--- src/rtl/pipe_pkg.sv ---
// -----------------------------------------------------------------------------
// pipe_pkg
// Shared definitions for the pipeline stage register family.
//   skid_state_t   : occupancy state of a skid stage
//                    S_EMPTY - nothing held
//                    S_FULL  - main register holds valid data
//                    S_SKID  - main and skid registers both hold valid data
//   PIPE_DEF_WIDTH : default payload width of a stage
// -----------------------------------------------------------------------------
package pipe_pkg;

    localparam int PIPE_DEF_WIDTH = 32;

    typedef enum logic [1:0] {
        S_EMPTY = 2'd0,
        S_FULL  = 2'd1,
        S_SKID  = 2'd2
    } skid_state_t;

endpackage

--- src/rtl/pipe_skid_reg_sat_counter.sv ---
// -----------------------------------------------------------------------------
// sat_counter
// Free-running up counter that stops at its all-ones value instead of
// wrapping. Only an asynchronous reset clears it.
// Ports:
//   clk   in  1  clock
//   rst   in  1  asynchronous active-high reset, clears count
//   inc   in  1  advance the count by one this cycle
//   count out W  current count, saturates at 2^W-1
// -----------------------------------------------------------------------------
module sat_counter #(
    parameter int W = 16
) (
    input  logic         clk,
    input  logic         rst,
    input  logic         inc,
    output logic [W-1:0] count
);

    logic [W-1:0] r_count;
    logic         w_at_max;

    assign w_at_max = (r_count == {W{1'b1}});

    always_ff @(posedge clk or posedge rst) begin
        if (rst) begin
            r_count <= '0;
        end else if (inc && !w_at_max) begin
            r_count <= r_count + 1'b1;
        end
    end

    assign count = r_count;

endmodule

--- src/rtl/pipe_skid_reg.sv ---
// -----------------------------------------------------------------------------
// pipe_skid_reg
// Parametrised pipeline stage register with valid/ready handshake, synchronous
// flush and a one-entry skid buffer. in_ready is derived from registered state
// (plus flush/rst) only, so there is no combinational path from out_ready to
// in_ready, yet one transfer per cycle is sustained while out_ready=1.
//
// Optional feature, macro PIPE_STALL_CNT_EN:
//   defined   -> stall_cnt counts cycles with out_valid=1 & out_ready=0,
//                saturating at 2^CNT_W-1, cleared only by rst.
//   undefined -> stall_cnt is tied to 0 and no counter is built.
//
// Parameters:
//   WIDTH     payload width
//   RESET_VAL value loaded into main/skid registers on reset and flush
//   CNT_W     stall counter width
// Ports:
//   clk       in   1      clock
//   rst       in   1      asynchronous active-high reset
//   flush     in   1      synchronous flush, drops held and incoming data
//   in_valid  in   1      upstream has data
//   in_data   in   WIDTH  upstream payload
//   in_ready  out  1      stage accepts data this cycle
//   out_valid out  1      stage holds valid data
//   out_data  out  WIDTH  payload presented downstream (main register)
//   out_ready in   1      downstream accepts data this cycle
//   stall_cnt out  CNT_W  backpressure cycle count
// -----------------------------------------------------------------------------
module pipe_skid_reg
    import pipe_pkg::*;
#(
    parameter int               WIDTH     = PIPE_DEF_WIDTH,
    parameter logic [WIDTH-1:0] RESET_VAL = '0,
    parameter int               CNT_W     = 16
) (
    input  logic             clk,
    input  logic             rst,
    input  logic             flush,
    input  logic             in_valid,
    input  logic [WIDTH-1:0] in_data,
    output logic             in_ready,
    output logic             out_valid,
    output logic [WIDTH-1:0] out_data,
    input  logic             out_ready,
    output logic [CNT_W-1:0] stall_cnt
);

    skid_state_t      r_state;
    logic [WIDTH-1:0] r_main;
    logic [WIDTH-1:0] r_skid;

    skid_state_t      w_state_nxt;
    logic [WIDTH-1:0] w_main_nxt;
    logic [WIDTH-1:0] w_skid_nxt;
    logic             w_in_ready;
    logic             w_out_valid;
    logic             w_in_fire;
    logic             w_out_fire;

    // Ready depends only on occupancy: the skid slot must be free so that a
    // beat accepted now always has somewhere to land even if the downstream
    // stalls in the same cycle.
    assign w_in_ready  = (r_state != S_SKID) && !flush && !rst;
    assign w_out_valid = (r_state != S_EMPTY);
    assign w_in_fire   = in_valid && w_in_ready;
    assign w_out_fire  = w_out_valid && out_ready;

    always_comb begin
        w_state_nxt = r_state;
        w_main_nxt  = r_main;
        w_skid_nxt  = r_skid;
        if (flush) begin
            // Any out_fire this cycle still completes downstream; everything
            // held or arriving is dropped.
            w_state_nxt = S_EMPTY;
            w_main_nxt  = RESET_VAL;
            w_skid_nxt  = RESET_VAL;
        end else begin
            case (r_state)
                S_EMPTY: begin
                    if (w_in_fire) begin
                        w_state_nxt = S_FULL;
                        w_main_nxt  = in_data;
                    end
                end
                S_FULL: begin
                    if (w_in_fire && w_out_fire) begin
                        w_main_nxt = in_data;
                    end else if (w_in_fire) begin
                        // Downstream stalled: park the new beat behind main.
                        w_state_nxt = S_SKID;
                        w_skid_nxt  = in_data;
                    end else if (w_out_fire) begin
                        w_state_nxt = S_EMPTY;
                    end
                end
                S_SKID: begin
                    // Skid drains into main so ordering is preserved.
                    if (w_out_fire) begin
                        w_state_nxt = S_FULL;
                        w_main_nxt  = r_skid;
                    end
                end
                default: begin
                    w_state_nxt = S_EMPTY;
                end
            endcase
        end
    end

    always_ff @(posedge clk or posedge rst) begin
        if (rst) begin
            r_state <= S_EMPTY;
            r_main  <= RESET_VAL;
            r_skid  <= RESET_VAL;
        end else begin
            r_state <= w_state_nxt;
            r_main  <= w_main_nxt;
            r_skid  <= w_skid_nxt;
        end
    end

    assign in_ready  = w_in_ready;
    assign out_valid = w_out_valid;
    assign out_data  = r_main;

`ifdef PIPE_STALL_CNT_EN
    logic w_stall_inc;

    assign w_stall_inc = w_out_valid && !out_ready;

    sat_counter #(
        .W (CNT_W)
    ) u_stall_cnt (
        .clk   (clk),
        .rst   (rst),
        .inc   (w_stall_inc),
        .count (stall_cnt)
    );
`else
    assign stall_cnt = '0;
`endif

endmodule

--- config.mk ---
export PLATFORM = sky130hd
export DESIGN_NAME = pipe_skid_reg
export DESIGN_NICKNAME = d
export VERILOG_FILES = /design/src/rtl/pipe_pkg.sv /design/src/rtl/pipe_skid_reg_sat_counter.sv /design/src/rtl/pipe_skid_reg.sv
export SDC_FILE = /design/constraint.sdc
export NUM_CORES = 1
export LEC_CHECK = 0
export ABC_AREA = 1
export CELL_PAD_IN_SITES_DETAIL_PLACEMENT = 1
export CELL_PAD_IN_SITES_GLOBAL_PLACEMENT = 1
export CORE_MARGIN = 1.5
export CORE_UTILIZATION = 30
export CTS_CLUSTER_SIZE = 16
export DETAILED_ROUTE_END_ITERATION = 8
export MAX_ROUTING_LAYER = met4
export PLACE_DENSITY = 0.74
export SLEW_MARGIN = 30
export SYNTH_ARGS = -nofsm -noshare
export SYNTH_HDL_FRONTEND = slang
export SYNTH_SLANG_ARGS = --single-unit
--- constraint.sdc ---
create_clock -name clk -period 1.65 [get_ports clk]
set_input_delay 0.165 -clock clk [delete_from_list [all_inputs] [get_ports clk]]
set_output_delay 0.165 -clock clk [all_outputs]
set_load 0.01 [all_outputs]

* * * *

** Work instructions **
Each entry must appear again in the answer exactly as written.

** Written solution **
--- src/rtl/pipe_pkg.sv ---
// -----------------------------------------------------------------------------
// pipe_pkg
// Shared definitions for the pipeline stage register family.
//   skid_state_t   : occupancy state of a skid stage
//                    S_EMPTY - nothing held
//                    S_FULL  - main register holds valid data
//                    S_SKID  - main and skid registers both hold valid data
//   PIPE_DEF_WIDTH : default payload width of a stage
// -----------------------------------------------------------------------------
package pipe_pkg;

    localparam int PIPE_DEF_WIDTH = 32;

    typedef enum logic [1:0] {
        S_EMPTY = 2'd0,
        S_FULL  = 2'd1,
        S_SKID  = 2'd2
    } skid_state_t;

endpackage

--- src/rtl/pipe_skid_reg_sat_counter.sv ---
// -----------------------------------------------------------------------------
// sat_counter
// Free-running up counter that stops at its all-ones value instead of
// wrapping. Only an asynchronous reset clears it.
// Ports:
//   clk   in  1  clock
//   rst   in  1  asynchronous active-high reset, clears count
//   inc   in  1  advance the count by one this cycle
//   count out W  current count, saturates at 2^W-1
// -----------------------------------------------------------------------------
module sat_counter #(
    parameter int W = 16
) (
    input  logic         clk,
    input  logic         rst,
    input  logic         inc,
    output logic [W-1:0] count
);

    logic [W-1:0] r_count;
    logic         w_at_max;

    assign w_at_max = (r_count == {W{1'b1}});

    always_ff @(posedge clk or posedge rst) begin
        if (rst) begin
            r_count <= '0;
        end else if (inc && !w_at_max) begin
            r_count <= r_count + 1'b1;
        end
    end

    assign count = r_count;

endmodule

--- src/rtl/pipe_skid_reg.sv ---
// -----------------------------------------------------------------------------
// pipe_skid_reg
// Parametrised pipeline stage register with valid/ready handshake, synchronous
// flush and a one-entry skid buffer. in_ready is derived from registered state
// (plus flush/rst) only, so there is no combinational path from out_ready to
// in_ready, yet one transfer per cycle is sustained while out_ready=1.
//
// Optional feature, macro PIPE_STALL_CNT_EN:
//   defined   -> stall_cnt counts cycles with out_valid=1 & out_ready=0,
//                saturating at 2^CNT_W-1, cleared only by rst.
//   undefined -> stall_cnt is tied to 0 and no counter is built.
//
// Parameters:
//   WIDTH     payload width
//   RESET_VAL value loaded into main/skid registers on reset and flush
//   CNT_W     stall counter width
// Ports:
//   clk       in   1      clock
//   rst       in   1      asynchronous active-high reset
//   flush     in   1      synchronous flush, drops held and incoming data
//   in_valid  in   1      upstream has data
//   in_data   in   WIDTH  upstream payload
//   in_ready  out  1      stage accepts data this cycle
//   out_valid out  1      stage holds valid data
//   out_data  out  WIDTH  payload presented downstream (main register)
//   out_ready in   1      downstream accepts data this cycle
//   stall_cnt out  CNT_W  backpressure cycle count
// -----------------------------------------------------------------------------
module pipe_skid_reg
    import pipe_pkg::*;
#(
    parameter int               WIDTH     = PIPE_DEF_WIDTH,
    parameter logic [WIDTH-1:0] RESET_VAL = '0,
    parameter int               CNT_W     = 16
) (
    input  logic             clk,
    input  logic             rst,
    input  logic             flush,
    input  logic             in_valid,
    input  logic [WIDTH-1:0] in_data,
    output logic             in_ready,
    output logic             out_valid,
    output logic [WIDTH-1:0] out_data,
    input  logic             out_ready,
    output logic [CNT_W-1:0] stall_cnt
);

    skid_state_t      r_state;
    logic [WIDTH-1:0] r_main;
    logic [WIDTH-1:0] r_skid;

    skid_state_t      w_state_nxt;
    logic [WIDTH-1:0] w_main_nxt;
    logic [WIDTH-1:0] w_skid_nxt;
    logic             w_in_ready;
    logic             w_out_valid;
    logic             w_in_fire;
    logic             w_out_fire;

    // Ready depends only on occupancy: the skid slot must be free so that a
    // beat accepted now always has somewhere to land even if the downstream
    // stalls in the same cycle.
    assign w_in_ready  = (r_state != S_SKID) && !flush && !rst;
    assign w_out_valid = (r_state != S_EMPTY);
    assign w_in_fire   = in_valid && w_in_ready;
    assign w_out_fire  = w_out_valid && out_ready;

    always_comb begin
        w_state_nxt = r_state;
        w_main_nxt  = r_main;
        w_skid_nxt  = r_skid;
        if (flush) begin
            // Any out_fire this cycle still completes downstream; everything
            // held or arriving is dropped.
            w_state_nxt = S_EMPTY;
            w_main_nxt  = RESET_VAL;
            w_skid_nxt  = RESET_VAL;
        end else begin
            case (r_state)
                S_EMPTY: begin
                    if (w_in_fire) begin
                        w_state_nxt = S_FULL;
                        w_main_nxt  = in_data;
                    end
                end
                S_FULL: begin
                    if (w_in_fire && w_out_fire) begin
                        w_main_nxt = in_data;
                    end else if (w_in_fire) begin
                        // Downstream stalled: park the new beat behind main.
                        w_state_nxt = S_SKID;
                        w_skid_nxt  = in_data;
                    end else if (w_out_fire) begin
                        w_state_nxt = S_EMPTY;
                    end
                end
                S_SKID: begin
                    // Skid drains into main so ordering is preserved.
                    if (w_out_fire) begin
                        w_state_nxt = S_FULL;
                        w_main_nxt  = r_skid;
                    end
                end
                default: begin
                    w_state_nxt = S_EMPTY;
                end
            endcase
        end
    end

    always_ff @(posedge clk or posedge rst) begin
        if (rst) begin
            r_state <= S_EMPTY;
            r_main  <= RESET_VAL;
            r_skid  <= RESET_VAL;
        end else begin
            r_state <= w_state_nxt;
            r_main  <= w_main_nxt;
            r_skid  <= w_skid_nxt;
        end
    end

    assign in_ready  = w_in_ready;
    assign out_valid = w_out_valid;
    assign out_data  = r_main;

`ifdef PIPE_STALL_CNT_EN
    logic w_stall_inc;

    assign w_stall_inc = w_out_valid && !out_ready;

    sat_counter #(
        .W (CNT_W)
    ) u_stall_cnt (
        .clk   (clk),
        .rst   (rst),
        .inc   (w_stall_inc),
        .count (stall_cnt)
    );
`else
    assign stall_cnt = '0;
`endif

endmodule

--- config.mk ---
export PLATFORM = sky130hd
export DESIGN_NAME = pipe_skid_reg
export DESIGN_NICKNAME = d
export VERILOG_FILES = /design/src/rtl/pipe_pkg.sv /design/src/rtl/pipe_skid_reg_sat_counter.sv /design/src/rtl/pipe_skid_reg.sv
export SDC_FILE = /design/constraint.sdc
export NUM_CORES = 1
export LEC_CHECK = 0
export ABC_AREA = 1
export CELL_PAD_IN_SITES_DETAIL_PLACEMENT = 1
export CELL_PAD_IN_SITES_GLOBAL_PLACEMENT = 1
export CORE_MARGIN = 1.5
export CORE_UTILIZATION = 30
export CTS_CLUSTER_SIZE = 16
export DETAILED_ROUTE_END_ITERATION = 8
export MAX_ROUTING_LAYER = met4
export PLACE_DENSITY = 0.74
export SLEW_MARGIN = 30
export SYNTH_ARGS = -nofsm -noshare
export SYNTH_HDL_FRONTEND = slang
export SYNTH_SLANG_ARGS = --single-unit
--- constraint.sdc ---
create_clock -name clk -period 1.65 [get_ports clk]
set_input_delay 0.165 -clock clk [delete_from_list [all_inputs] [get_ports clk]]
set_output_delay 0.165 -clock clk [all_outputs]
set_load 0.01 [all_outputs]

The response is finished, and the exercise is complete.